Work request: For this exercise, repeat the listing below from its first line through the line containing "first_global_vias 3175 \", exactly as written.

____________

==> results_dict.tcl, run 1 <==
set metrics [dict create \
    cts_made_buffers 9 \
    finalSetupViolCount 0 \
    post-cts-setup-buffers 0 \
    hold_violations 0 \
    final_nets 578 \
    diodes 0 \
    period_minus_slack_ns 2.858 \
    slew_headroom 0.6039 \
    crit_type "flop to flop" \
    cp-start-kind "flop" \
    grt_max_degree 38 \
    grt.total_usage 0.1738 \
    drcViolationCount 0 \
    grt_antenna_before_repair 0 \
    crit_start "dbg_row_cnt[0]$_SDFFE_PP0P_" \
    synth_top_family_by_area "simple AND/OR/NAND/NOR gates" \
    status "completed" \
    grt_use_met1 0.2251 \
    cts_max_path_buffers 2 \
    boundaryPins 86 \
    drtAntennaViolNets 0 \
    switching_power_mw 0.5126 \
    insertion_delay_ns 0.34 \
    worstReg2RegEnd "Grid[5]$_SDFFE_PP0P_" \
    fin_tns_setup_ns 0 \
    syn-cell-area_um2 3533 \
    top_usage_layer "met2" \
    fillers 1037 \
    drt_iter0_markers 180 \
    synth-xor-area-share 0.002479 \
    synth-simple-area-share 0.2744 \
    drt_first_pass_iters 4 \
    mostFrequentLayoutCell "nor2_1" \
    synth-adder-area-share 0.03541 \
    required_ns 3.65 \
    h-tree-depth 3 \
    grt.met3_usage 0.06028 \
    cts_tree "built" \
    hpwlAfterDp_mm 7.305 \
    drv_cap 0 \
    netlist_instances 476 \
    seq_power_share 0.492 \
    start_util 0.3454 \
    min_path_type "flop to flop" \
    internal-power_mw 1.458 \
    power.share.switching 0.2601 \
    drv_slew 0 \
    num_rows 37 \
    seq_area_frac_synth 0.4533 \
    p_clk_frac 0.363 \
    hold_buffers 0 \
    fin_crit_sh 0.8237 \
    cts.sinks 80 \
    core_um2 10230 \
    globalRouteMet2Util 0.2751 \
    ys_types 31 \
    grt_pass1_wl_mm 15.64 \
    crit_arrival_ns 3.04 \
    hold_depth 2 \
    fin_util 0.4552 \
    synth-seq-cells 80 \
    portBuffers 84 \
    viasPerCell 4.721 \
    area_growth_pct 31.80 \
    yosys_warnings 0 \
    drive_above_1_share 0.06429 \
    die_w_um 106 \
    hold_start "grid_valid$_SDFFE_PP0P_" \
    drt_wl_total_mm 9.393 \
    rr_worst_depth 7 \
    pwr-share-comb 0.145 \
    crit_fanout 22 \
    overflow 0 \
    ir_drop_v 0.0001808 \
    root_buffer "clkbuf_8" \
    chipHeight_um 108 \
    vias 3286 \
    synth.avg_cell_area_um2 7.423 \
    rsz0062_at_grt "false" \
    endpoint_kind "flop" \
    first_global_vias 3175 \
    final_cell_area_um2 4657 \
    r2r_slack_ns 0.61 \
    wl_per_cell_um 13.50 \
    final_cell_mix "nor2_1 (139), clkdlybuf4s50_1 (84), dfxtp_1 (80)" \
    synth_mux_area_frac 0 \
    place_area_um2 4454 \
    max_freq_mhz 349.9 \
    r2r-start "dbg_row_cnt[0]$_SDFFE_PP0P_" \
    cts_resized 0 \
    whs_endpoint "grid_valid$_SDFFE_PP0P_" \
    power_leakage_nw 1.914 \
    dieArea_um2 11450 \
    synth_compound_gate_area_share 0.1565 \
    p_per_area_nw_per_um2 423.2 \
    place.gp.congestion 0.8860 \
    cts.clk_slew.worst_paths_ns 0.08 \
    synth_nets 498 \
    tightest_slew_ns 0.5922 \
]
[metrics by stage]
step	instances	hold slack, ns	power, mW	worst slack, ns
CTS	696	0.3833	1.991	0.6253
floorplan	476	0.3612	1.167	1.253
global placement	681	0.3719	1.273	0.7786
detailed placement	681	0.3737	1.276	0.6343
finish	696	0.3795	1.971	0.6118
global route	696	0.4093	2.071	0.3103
==> config.mk <==
export PLATFORM = sky130hd
export DESIGN_NAME = diffio_pattern_checker_sm
export DESIGN_NICKNAME = d
export VERILOG_FILES = /design/src/rtl/diffio_pkg.sv /design/src/rtl/diffio_lfsr32.sv /design/src/rtl/diffio_pattern_checker_sm.sv
export SDC_FILE = /design/constraint.sdc
export NUM_CORES = 1
export LEC_CHECK = 0
export BUFFER_PORTS_ARGS = -buffer_cell sky130_fd_sc_hd__buf_2
export CAP_MARGIN = 30
export CORE_AREA = 4 4 135 98
export DETAILED_ROUTE_END_ITERATION = 6
export DIE_AREA = 0 0 139 102
export MAX_ROUTING_LAYER = met4
export PLACE_DENSITY = 0.65
export SLEW_MARGIN = 20
export SYNTH_ARGS = -nofsm -noshare
export SYNTH_HDL_FRONTEND = slang
export SYNTH_HIERARCHICAL = 1
export SYNTH_SLANG_ARGS = --single-unit
==> constraint.sdc <==
create_clock -name CLK -period 5.73 [get_ports CLK]
set_input_delay 0.573 -clock CLK [delete_from_list [all_inputs] [get_ports CLK]]
set_output_delay 0.573 -clock CLK [all_outputs]
set_load 0.02 [all_outputs]
==> src/rtl/diffio_pkg.sv <==
// diffio_pkg: constants and types shared by the diffio pattern generator and checker.
//   - FSM state encodings (IDLE/LAUNCH/CHECK)
//   - default LFSR seed and feedback taps, kept in one place so generator and checker cannot drift
//   - diffio_lfsr_next(): one LFSR step
package diffio_pkg;

    localparam int unsigned DIFFIO_LFSR_W = 32;
    localparam int unsigned DIFFIO_TAP_HI = 30;
    localparam int unsigned DIFFIO_TAP_LO = 27;

    localparam logic [DIFFIO_LFSR_W-1:0] DIFFIO_DEFAULT_SEED = 32'hABCDEF01;

    typedef enum logic [3:0] {
        IDLE   = 4'b0000,
        LAUNCH = 4'b0001,
        CHECK  = 4'b0010
    } diffio_state_e;

    // Shift left, feedback from the two taps enters at bit 0.
    function automatic logic [DIFFIO_LFSR_W-1:0] diffio_lfsr_next(input logic [DIFFIO_LFSR_W-1:0] s);
        return {s[DIFFIO_LFSR_W-2:0], s[DIFFIO_TAP_HI] ^ s[DIFFIO_TAP_LO]};
    endfunction

endpackage

==> src/rtl/diffio_lfsr32.sv <==
// diffio_lfsr32: 32-bit pattern LFSR with seed load and shift enable.
// Ports:
//   CLK, RST_N : clock, asynchronous active-low reset (register resets to SEED)
//   LOAD       : reload SEED (wins over SHIFT)
//   SHIFT      : advance one step
//   MSB        : current register bit 31 (the pattern bit)
module diffio_lfsr32
    import diffio_pkg::*;
#(
    parameter logic [31:0] SEED = DIFFIO_DEFAULT_SEED
) (
    input  logic CLK,
    input  logic RST_N,
    input  logic LOAD,
    input  logic SHIFT,
    output logic MSB
);

    localparam int unsigned W = DIFFIO_LFSR_W;

    logic [W-1:0] lfsr_q;
    logic [W-1:0] lfsr_d;

    // Next-state: load has priority over shift.
    always_comb begin
        lfsr_d = lfsr_q;
        if (LOAD) begin
            lfsr_d = SEED;
        end else if (SHIFT) begin
            lfsr_d = diffio_lfsr_next(lfsr_q);
        end
    end

    always_ff @(posedge CLK or negedge RST_N) begin
        if (!RST_N) begin
            lfsr_q <= SEED;
        end else begin
            lfsr_q <= lfsr_d;
        end
    end

    assign MSB = lfsr_q[W-1];

endmodule

==> src/rtl/diffio_pattern_checker_sm.sv <==
// diffio_pattern_checker_sm: receive-side checker for the diffio LFSR pattern.
// Synchronizes BIT_IN, regenerates the LFSR locally and counts mismatches over
// NUM_BITS_TO_CHECK bits. Each bit spends one CLK_EN period in LAUNCH and one in
// CHECK, in lockstep with the generator.
// Ports:
//   CLK, RST_N     : clock, asynchronous active-low reset
//   CLK_EN         : advance enable for FSM, counter, LFSR and error count
//   START          : begin a run (accepted only in IDLE with CLK_EN high)
//   BIT_IN         : received pattern bit, asynchronous to CLK
//   BUSY           : run in progress
//   RESULT_VALID   : run finished, results stable until next accepted START
//   PASS           : RESULT_VALID with zero errors (combinational)
//   ERROR_COUNT    : saturating mismatch count
// Optional (macro DIFFIO_CHECKER_FIRST_ERR_EN):
//   FIRST_ERR_VALID, FIRST_ERR_INDEX : bit index of the first mismatch in the run
module diffio_pattern_checker_sm
    import diffio_pkg::*;
#(
    parameter int unsigned NUM_BITS_TO_CHECK = 1000,
    parameter logic [31:0] SEED              = DIFFIO_DEFAULT_SEED,
    parameter int unsigned SYNC_STAGES       = 2
) (
    input  logic        CLK,
    input  logic        RST_N,
    input  logic        CLK_EN,
    input  logic        START,
    input  logic        BIT_IN,
    output logic        BUSY,
    output logic        RESULT_VALID,
    output logic        PASS,
`ifdef DIFFIO_CHECKER_FIRST_ERR_EN
    output logic        FIRST_ERR_VALID,
    output logic [31:0] FIRST_ERR_INDEX,
`endif
    output logic [31:0] ERROR_COUNT
);

    localparam int unsigned CNT_W    = 32;
    localparam logic [CNT_W-1:0] CNT_LAST = CNT_W'(NUM_BITS_TO_CHECK - 1);

    diffio_state_e          state_q, state_d;
    logic [CNT_W-1:0]       cnt_q, cnt_d;
    logic [CNT_W-1:0]       err_q, err_d;
    logic                   busy_q, busy_d;
    logic                   rv_q, rv_d;
    logic [SYNC_STAGES-1:0] sync_q, sync_d;
`ifdef DIFFIO_CHECKER_FIRST_ERR_EN
    logic                   fev_q, fev_d;
    logic [CNT_W-1:0]       fidx_q, fidx_d;
`endif

    logic bit_s;
    logic exp_bit;
    logic lfsr_load;
    logic lfsr_shift;
    logic mismatch_c;

    diffio_lfsr32 #(
        .SEED (SEED)
    ) u_lfsr (
        .CLK   (CLK),
        .RST_N (RST_N),
        .LOAD  (lfsr_load),
        .SHIFT (lfsr_shift),
        .MSB   (exp_bit)
    );

    // Synchronizer runs every CLK regardless of CLK_EN.
    assign bit_s      = sync_q[SYNC_STAGES-1];
    assign mismatch_c = bit_s ^ exp_bit;

    // Next-state and output logic.
    always_comb begin
        sync_d     = {sync_q[SYNC_STAGES-2:0], BIT_IN};
        state_d    = state_q;
        cnt_d      = cnt_q;
        err_d      = err_q;
        busy_d     = busy_q;
        rv_d       = rv_q;
        lfsr_load  = 1'b0;
        lfsr_shift = 1'b0;
`ifdef DIFFIO_CHECKER_FIRST_ERR_EN
        fev_d      = fev_q;
        fidx_d     = fidx_q;
`endif
        if (CLK_EN) begin
            case (state_q)
                IDLE: begin
                    if (START) begin
                        err_d   = '0;
                        rv_d    = 1'b0;
                        busy_d  = 1'b1;
                        state_d = LAUNCH;
`ifdef DIFFIO_CHECKER_FIRST_ERR_EN
                        fev_d   = 1'b0;
                        fidx_d  = '0;
`endif
                    end
                end
                LAUNCH: begin
                    busy_d  = 1'b1;
                    state_d = CHECK;
                end
                CHECK: begin
                    if (mismatch_c) begin
                        if (err_q != '1) begin
                            err_d = err_q + CNT_W'(1);
                        end
`ifdef DIFFIO_CHECKER_FIRST_ERR_EN
                        if (!fev_q) begin
                            fev_d  = 1'b1;
                            fidx_d = cnt_q;
                        end
`endif
                    end
                    if (cnt_q == CNT_LAST) begin
                        cnt_d     = '0;
                        lfsr_load = 1'b1;
                        rv_d      = 1'b1;
                        busy_d    = 1'b0;
                        state_d   = IDLE;
                    end else begin
                        cnt_d      = cnt_q + CNT_W'(1);
                        lfsr_shift = 1'b1;
                        busy_d     = 1'b1;
                        state_d    = LAUNCH;
                    end
                end
                default: begin
                    busy_d  = 1'b0;
                    state_d = IDLE;
                end
            endcase
        end
    end

    always_ff @(posedge CLK or negedge RST_N) begin
        if (!RST_N) begin
            state_q <= IDLE;
            cnt_q   <= '0;
            err_q   <= '0;
            busy_q  <= 1'b0;
            rv_q    <= 1'b0;
            sync_q  <= '0;
`ifdef DIFFIO_CHECKER_FIRST_ERR_EN
            fev_q   <= 1'b0;
            fidx_q  <= '0;
`endif
        end else begin
            state_q <= state_d;
            cnt_q   <= cnt_d;
            err_q   <= err_d;
            busy_q  <= busy_d;
            rv_q    <= rv_d;
            sync_q  <= sync_d;
`ifdef DIFFIO_CHECKER_FIRST_ERR_EN
            fev_q   <= fev_d;
            fidx_q  <= fidx_d;
`endif
        end
    end

    assign BUSY         = busy_q;
    assign RESULT_VALID = rv_q;
    assign ERROR_COUNT  = err_q;
    assign PASS         = rv_q && (err_q == '0);
`ifdef DIFFIO_CHECKER_FIRST_ERR_EN
    assign FIRST_ERR_VALID = fev_q;
    assign FIRST_ERR_INDEX = fidx_q;
`endif

endmodule

Yosys cells after proc, flatten, opt, wreduce, memory -nomap -nowiden
Index checks and enable logic that the tools add are counted.
{"block": "totals", "ff_bits": 104, "elab_cells": 49, "out_inout_bits": 35}
{"block": "classes", "n_mux": 21, "n_addsub": 2, "eq_ne": 8, "bitwise": 2, "n_reduce_logical": 9}
{"op": "32-bit 2-to-1 mux", "count": 6}
{"op": "32-bit by 1-bit adder with 32-bit output (second input constant)", "count": 2}
{"op": "32-bit case mux with 2 select lines", "count": 1}
{"op": "32-bit by 10-bit == test with 1-bit output (second input constant)", "count": 1}
{"op": "32-bit zero test", "count": 1}
{"op": "32-bit inequality test (second input constant)", "count": 1}
{"op": "4-bit case mux with 3 select lines", "count": 1}
{"op": "1-bit 2-to-1 mux", "count": 10}
{"op": "2-bit inequality test (second input constant)", "count": 4}
{"op": "5-bit AND reduction", "count": 1}
{"op": "4-bit by 1-bit == test with 1-bit output (second input constant)", "count": 1}
{"op": "4-bit by 2-bit == test with 1-bit output (second input constant)", "count": 1}
{"op": "4-bit zero test", "count": 1}
{"op": "4-bit 2-to-1 mux", "count": 1}
{"op": "2-bit AND reduction", "count": 2}
{"op": "4-bit AND reduction", "count": 1}
{"op": "2-bit nonzero test", "count": 2}
{"op": "1-bit case mux with 3 select lines", "count": 1}
{"op": "1-bit case mux with 2 select lines", "count": 1}
{"op": "1-bit XOR", "count": 2}
{"op": "1-bit logical AND", "count": 1}

Logic depth before layout (Yosys ltp)
{"block": "depth", "ltp_word": 6, "depth_mapped": 9, "ltp_nobuf": 7}

Cells and area by module
The synthesis kept the hierarchy.
{"mod": "diffio_pattern_checker_sm", "area_per_inst_um2": 3906.2, "cells_per_inst": 402, "n_inst": 1, "seq_area_each_um2": 1751.7}
{"mod": "diffio_lfsr32", "area_per_inst_um2": 1355.0, "cells_per_inst": 105, "n_inst": 1, "seq_area_each_um2": 823.3}

Worst setup path after synthesis
OpenSTA, ideal clock, no wires.
{"block": "synth_timing", "path_kind": "register to register", "from": "reg err_q[0] (netlist: ERROR_COUNT[0])", "to": "reg err_q[16] (netlist: ERROR_COUNT[16])", "stages_incl_launch_ff": 9, "t_arrival_ns": 1.999, "path_buffers": 2, "setup_ns": 0.092, "setup_slack_ns": 3.639, "required_time_ns": 5.638, "cell_sequence": "dfrtp_1 ha_1 nand3_1 nor4_4 a31o_4 or2_1 buf_4 buf_6 o31ai_2"}
{"block": "synth_between", "elab_chain_len": 4, "elab_cells_between_ends": 7, "classes_between": "1 x add/sub; 2 x eq/ne; 3 x mux; 1 x reduce/logical"}
{"element": "from (decl)", "line": "diffio_pattern_checker_sm.sv:43", "source": "logic [CNT_W-1:0] err_q, err_d;"}
{"element": "from (signal assigned)", "line": "diffio_pattern_checker_sm.sv:152", "source": "err_q <= err_d;"}
{"element": "32-bit by 1-bit adder with 32-bit output", "line": "diffio_pattern_checker_sm.sv:107", "source": "err_d = err_q + CNT_W'(1);"}
{"element": "32-bit 2-to-1 mux", "line": "diffio_pattern_checker_sm.sv:106", "source": "if (err_q != '1) begin"}
{"element": "32-bit 2-to-1 mux", "line": "diffio_pattern_checker_sm.sv:105", "source": "if (mismatch_c) begin"}
{"element": "32-bit case mux with 2 select lines", "line": "diffio_pattern_checker_sm.sv:87", "source": "case (state_q)"}
Parallel ways exist; a longest one is shown, timed or not. The select of a mux whose other input is x is not followed.
A chain may end at the register's enable or synchronous reset.

Final worst setup path
{"block": "layout_timing", "from": "reg err_q[0] (netlist: ERROR_COUNT[0])", "to": "reg err_q[18] (netlist: ERROR_COUNT[18])"}
The elaborated chain is that of the path after synthesis.

==> metrics.md <==
| Metric | Value |
|---|---|
| GR Util All Layers | roughly 17% |
| Final Non-Filler Cells | 704 |
| Cells after synthesis | 507 |
| Hold Buf Count CTS | 0 |
| Nets | 545 |
| Max-cap viol count | 0 |
| DP HPWL | 7780 um |
| Ys async rst share | 100% |
| Final core utilization | 48.4% |
| Post-Synth Simple-Gate Area | between 20% and 30% |
| Share of the synthesized area in the top cell type | 40.0% |
| Via Count | about 4000 |
| Syn_nets | 515 |
| GPL Wtd Cong | 0.860 |
| Avg Inst Size Synth | 10.4 um2 |
| GR Util met1 | 23.8% |
| Clk slew on worst S/H paths | 70 ps |
| Tmin final | 3290 ps |
| Top FF cell, synth | dfrtp_1 |
| DIE AREA | roughly 14000 um2 |
| Largest family of logic cells by synthesized area | simple AND/OR/NAND/NOR gates |
| Pwr Density | around 280 nW/um2 |
| Final-report setup violation count | 0 |
| CTS root buf | clkbuf_16 |
| Worst-Margin Slew | ~790 ps |
| Clock network latency to the later pin of the worst-skew pair | 340 ps |
| Met2 Use GR | 26.6% |
| First-pass iteration count of the detailed router | 5 |
| Register area share after synthesis | 48.9% |
| CTS tree | built |
| Hold Crit Class | input port to async pin |
| DR vias/cell | 5.60 |
| First-pass GRT wire length | a little under 20000 um |
| Height of the die | ~100 um |
| Multiplexer share of the synthesized area | 6.49% |
| Largest net degree at the start of global routing | 79 |
| Largest cells by area after synthesis | dfrtp_1 (40%), dfstp_2 (9.0%), mux2i_1 (6.3%) |
| Number of global-route vias before repair | 3915 |
| Synth Cell Area | 5260 um2 |
| Worst EP required | 5950 ps |
| Area delta synth->final | 11.1% |
| Layout cells sized above 1 | 20.1% |
| Status | finished, final reports clean |
| Post-CTS setup buffer count | 0 |
| Ports | 40 |
| Number of gates resized after cts | 0 |
| Total Neg Setup Slack | 0 ps |
| Port Buffers | 39 |
| R2R Path Start | ERROR_COUNT[0] |
| TritonCTS Sinks | 102 |
| DRC | 0 |
| Setup Crit Path Kind | flop to flop |
| Initial antenna violation count | 0 |
| Number of synthesized register bits | a little over 100 |
| Met3 Track Usage GR | about 3.6% |
| Post-synth top area cell | dfrtp_1 |
| P_leak | roughly 2.6 nW |
| Slew HR | 47.2% |
| Grt ovf | 0 |
| CP arrival | 3500 ps |
| EDFF count, synth | 0 |
| Maximum clock insertion buffer count | 2 |
| Synth Area in Compound Gates | 13.3% |
| XOR/XNOR Fraction of Synth Area | 4.99% |
| H-Tree Depth | 3 |
| Crit-path max FO | 34 |
| Cell Rows | 34 |
| Number of distinct library cells after synthesis | between 50 and 60 |
| Max VDD drop | approximately 0.15 mV |
| Clk_skew | between 4 and 5 ps |
| Synthesis Warnings | 6 |
| Core area | 12100 um2 |
| Reg-to-Reg End | ERROR_COUNT[18] |
| Final Hold Violating Endpoints | 0 |
| Fin. max-slew vios | 0 |
| Crit path launch type | flop |
| Routed WL | around 11000 um |
| RSZ-0062 raised after global routing | false |
| Worst Reg2Reg Path Length in Cells | 7 |
| Peak Freq | slightly above 300 MHz |
| Most Crowded Layer GR | met2 |
| FF-to-FF setup slack | 2440 ps |
| Initial drt markers | 358 |
| Post-Synth Adder-Cell Area | 0.713% |
| Effective utilization at floorplan | 43.5% |
| Clock buffer count from CTS | 9 |
| Placed cell count | 687 |
| Period utilisation layout | 57.3% |
| Die W | 139 um |
| Ant. Diodes | 0 |
| Mean routed wirelength per cell | 16.3 um |
| Critical Path Sink Type | flop |
| Antenna Violating Nets Remaining | 0 |
==> final cells by class <==
class / instances / area, um2
fillers: 1140 / 6230
well taps: 162 / 203
clock buffers: 11 / 233
clock inverters: 5 / 43.8
multi-input cells: 367 / 2470
repair buffers: 45 / 280
inverters: 12 / 45.0
flip-flops and latches: 102 / 2570
==> per-layer routing <==
| metal | vias up | wire length (um) |
|---|---|---|
| li1 | 1890 | - |
| met1 | 1953 | 5670 |
| met2 | 89 | 5270 |
| met3 | 13 | 449 |
| met4 | 0 | 89 |
| met5 | - | 0 |
==> state kept, by name (all words and copies together) (netlist names) <==
name and count:
RESULT_VALID 1, BUSY 1, u_lfsr/lfsr_q 32, sync_q 2
state_q 2, ERROR_COUNT 32, cnt_q 32
==> cells in the final DEF, fill, tap and decap left out, drive strengths merged, types with 8 or more instances in the layout <==
| master | count |
|---|---|
| mux2i | 33 |
| inv | 14 |
| a21oi | 9 |
| clkbuf | 11 |
| nand4 | 22 |
| xor2 | 13 |
| dfstp | 18 |
| nand2 | 55 |
| buf | 45 |
| and3 | 10 |
| o31ai | 19 |
| nor3 | 8 |
| nor4 | 20 |
| o21ai | 33 |
| dfrtp | 84 |
| nor2 | 44 |
| xnor2 | 17 |
| nand3 | 19 |
| a31oi | 14 |
==> cells by family after synthesis <==
family	Yosys count
XOR/XNOR	30
AND/OR/NAND/NOR	204
flip-flops	102
adder cells (fa/ha/maj)	3
AO/OA/AOI/OAI	96
buffers and inverters	38
multiplexers	34
==> cell usage after synthesis (4+ instances only) <==
library cell  number
buf_2              7
and2_1             5
nand3_1           18
nand4_1           21
clkbuf_1          11
nand2b_1           4
o21ai_1            4
mux2i_1           33
buf_6              4
inv_1             11
dfrtp_1           84
o31ai_1            4
xnor2_1           17
nor4_4             4
nor4_1            15
nor2_1            44
a21o_1             4
o31ai_2           15
o21ai_0           29
dfstp_2           18
xor2_1            13
nand2_1           55
a31oi_1           14
and3_1             9
a21oi_1            9
o41ai_1            4
and4_1             4
nor3_1             7
==> per-stage QoR <==
stage / worst slack [ps] / instance area [um2] / total power (W) / hold slack, ps
2_1_floorplan: 3640 / 5260 / 0.000987 / 277
3_3_place_gp: 2670 / 5510 / 0.00103 / 339
3_5_place_dp: 2490 / 5540 / 0.00105 / 338
4_1_cts: 2490 / 5820 / 0.00163 / 134
5_1_grt: 2210 / 5850 / 0.00169 / 139
6_report: 2440 / 5850 / 0.00161 / 127
==> critical path: stages (launching register included) <==
cell and delay (ps):
dfrtp_1 440, ha_1 220, nand3_1 270, nor4_4 680, a31o_4 490, or2_1 530, buf_4 380, o41ai_1 120
==> how the worst max path moves through the flow <==
stage | depth (start not counted) | slack (ps) | start | end
floorplan | 8 | 3640 | ERROR_COUNT[0] | ERROR_COUNT[16]
finish | 7 | 2440 | ERROR_COUNT[0] | ERROR_COUNT[18]
detailed placement | 7 | 2490 | ERROR_COUNT[0] | ERROR_COUNT[14]
global route | 7 | 2210 | ERROR_COUNT[0] | ERROR_COUNT[13]
global placement | 7 | 2670 | ERROR_COUNT[0] | ERROR_COUNT[13]
CTS | 7 | 2490 | ERROR_COUNT[0] | ERROR_COUNT[18]
==> report_power, final <==
part	switching (W)	total [W]	internal [W]
clock	0.000277	0.000578	0.000301
sequential	0.0000511	0.000824	0.000773
combinational	0.000123	0.000208	0.0000855
Note: power is estimated with default switching activity, not from simulation.
File: config.mk
export PLATFORM = sky130hd
export DESIGN_NAME = mem_port_arbiter
export DESIGN_NICKNAME = d
export VERILOG_FILES = /design/src/rtl/mem_port_arbiter.sv
export SDC_FILE = /design/constraint.sdc
export NUM_CORES = 1
export LEC_CHECK = 0
export BUFFER_PORTS_ARGS = -buffer_cell sky130_fd_sc_hd__buf_2
export CAP_MARGIN = 25
export CORE_UTILIZATION = 41
export DETAILED_ROUTE_END_ITERATION = 16
export MAX_ROUTING_LAYER = met4
export PLACE_DENSITY = 0.77
export SYNTH_ARGS = -nofsm -noshare
export SYNTH_HDL_FRONTEND = slang
export SYNTH_SLANG_ARGS = --single-unit
File: constraint.sdc
create_clock -name CLK -period 1.5 [get_ports CLK]
set_input_delay 0.15 -clock CLK [delete_from_list [all_inputs] [get_ports CLK]]
set_output_delay 0.15 -clock CLK [all_outputs]
set_load 0.05 [all_outputs]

____________

Final answer:
==> results_dict.tcl, run 1 <==
set metrics [dict create \
    cts_made_buffers 9 \
    finalSetupViolCount 0 \
    post-cts-setup-buffers 0 \
    hold_violations 0 \
    final_nets 578 \
    diodes 0 \
    period_minus_slack_ns 2.858 \
    slew_headroom 0.6039 \
    crit_type "flop to flop" \
    cp-start-kind "flop" \
    grt_max_degree 38 \
    grt.total_usage 0.1738 \
    drcViolationCount 0 \
    grt_antenna_before_repair 0 \
    crit_start "dbg_row_cnt[0]$_SDFFE_PP0P_" \
    synth_top_family_by_area "simple AND/OR/NAND/NOR gates" \
    status "completed" \
    grt_use_met1 0.2251 \
    cts_max_path_buffers 2 \
    boundaryPins 86 \
    drtAntennaViolNets 0 \
    switching_power_mw 0.5126 \
    insertion_delay_ns 0.34 \
    worstReg2RegEnd "Grid[5]$_SDFFE_PP0P_" \
    fin_tns_setup_ns 0 \
    syn-cell-area_um2 3533 \
    top_usage_layer "met2" \
    fillers 1037 \
    drt_iter0_markers 180 \
    synth-xor-area-share 0.002479 \
    synth-simple-area-share 0.2744 \
    drt_first_pass_iters 4 \
    mostFrequentLayoutCell "nor2_1" \
    synth-adder-area-share 0.03541 \
    required_ns 3.65 \
    h-tree-depth 3 \
    grt.met3_usage 0.06028 \
    cts_tree "built" \
    hpwlAfterDp_mm 7.305 \
    drv_cap 0 \
    netlist_instances 476 \
    seq_power_share 0.492 \
    start_util 0.3454 \
    min_path_type "flop to flop" \
    internal-power_mw 1.458 \
    power.share.switching 0.2601 \
    drv_slew 0 \
    num_rows 37 \
    seq_area_frac_synth 0.4533 \
    p_clk_frac 0.363 \
    hold_buffers 0 \
    fin_crit_sh 0.8237 \
    cts.sinks 80 \
    core_um2 10230 \
    globalRouteMet2Util 0.2751 \
    ys_types 31 \
    grt_pass1_wl_mm 15.64 \
    crit_arrival_ns 3.04 \
    hold_depth 2 \
    fin_util 0.4552 \
    synth-seq-cells 80 \
    portBuffers 84 \
    viasPerCell 4.721 \
    area_growth_pct 31.80 \
    yosys_warnings 0 \
    drive_above_1_share 0.06429 \
    die_w_um 106 \
    hold_start "grid_valid$_SDFFE_PP0P_" \
    drt_wl_total_mm 9.393 \
    rr_worst_depth 7 \
    pwr-share-comb 0.145 \
    crit_fanout 22 \
    overflow 0 \
    ir_drop_v 0.0001808 \
    root_buffer "clkbuf_8" \
    chipHeight_um 108 \
    vias 3286 \
    synth.avg_cell_area_um2 7.423 \
    rsz0062_at_grt "false" \
    endpoint_kind "flop" \
    first_global_vias 3175 \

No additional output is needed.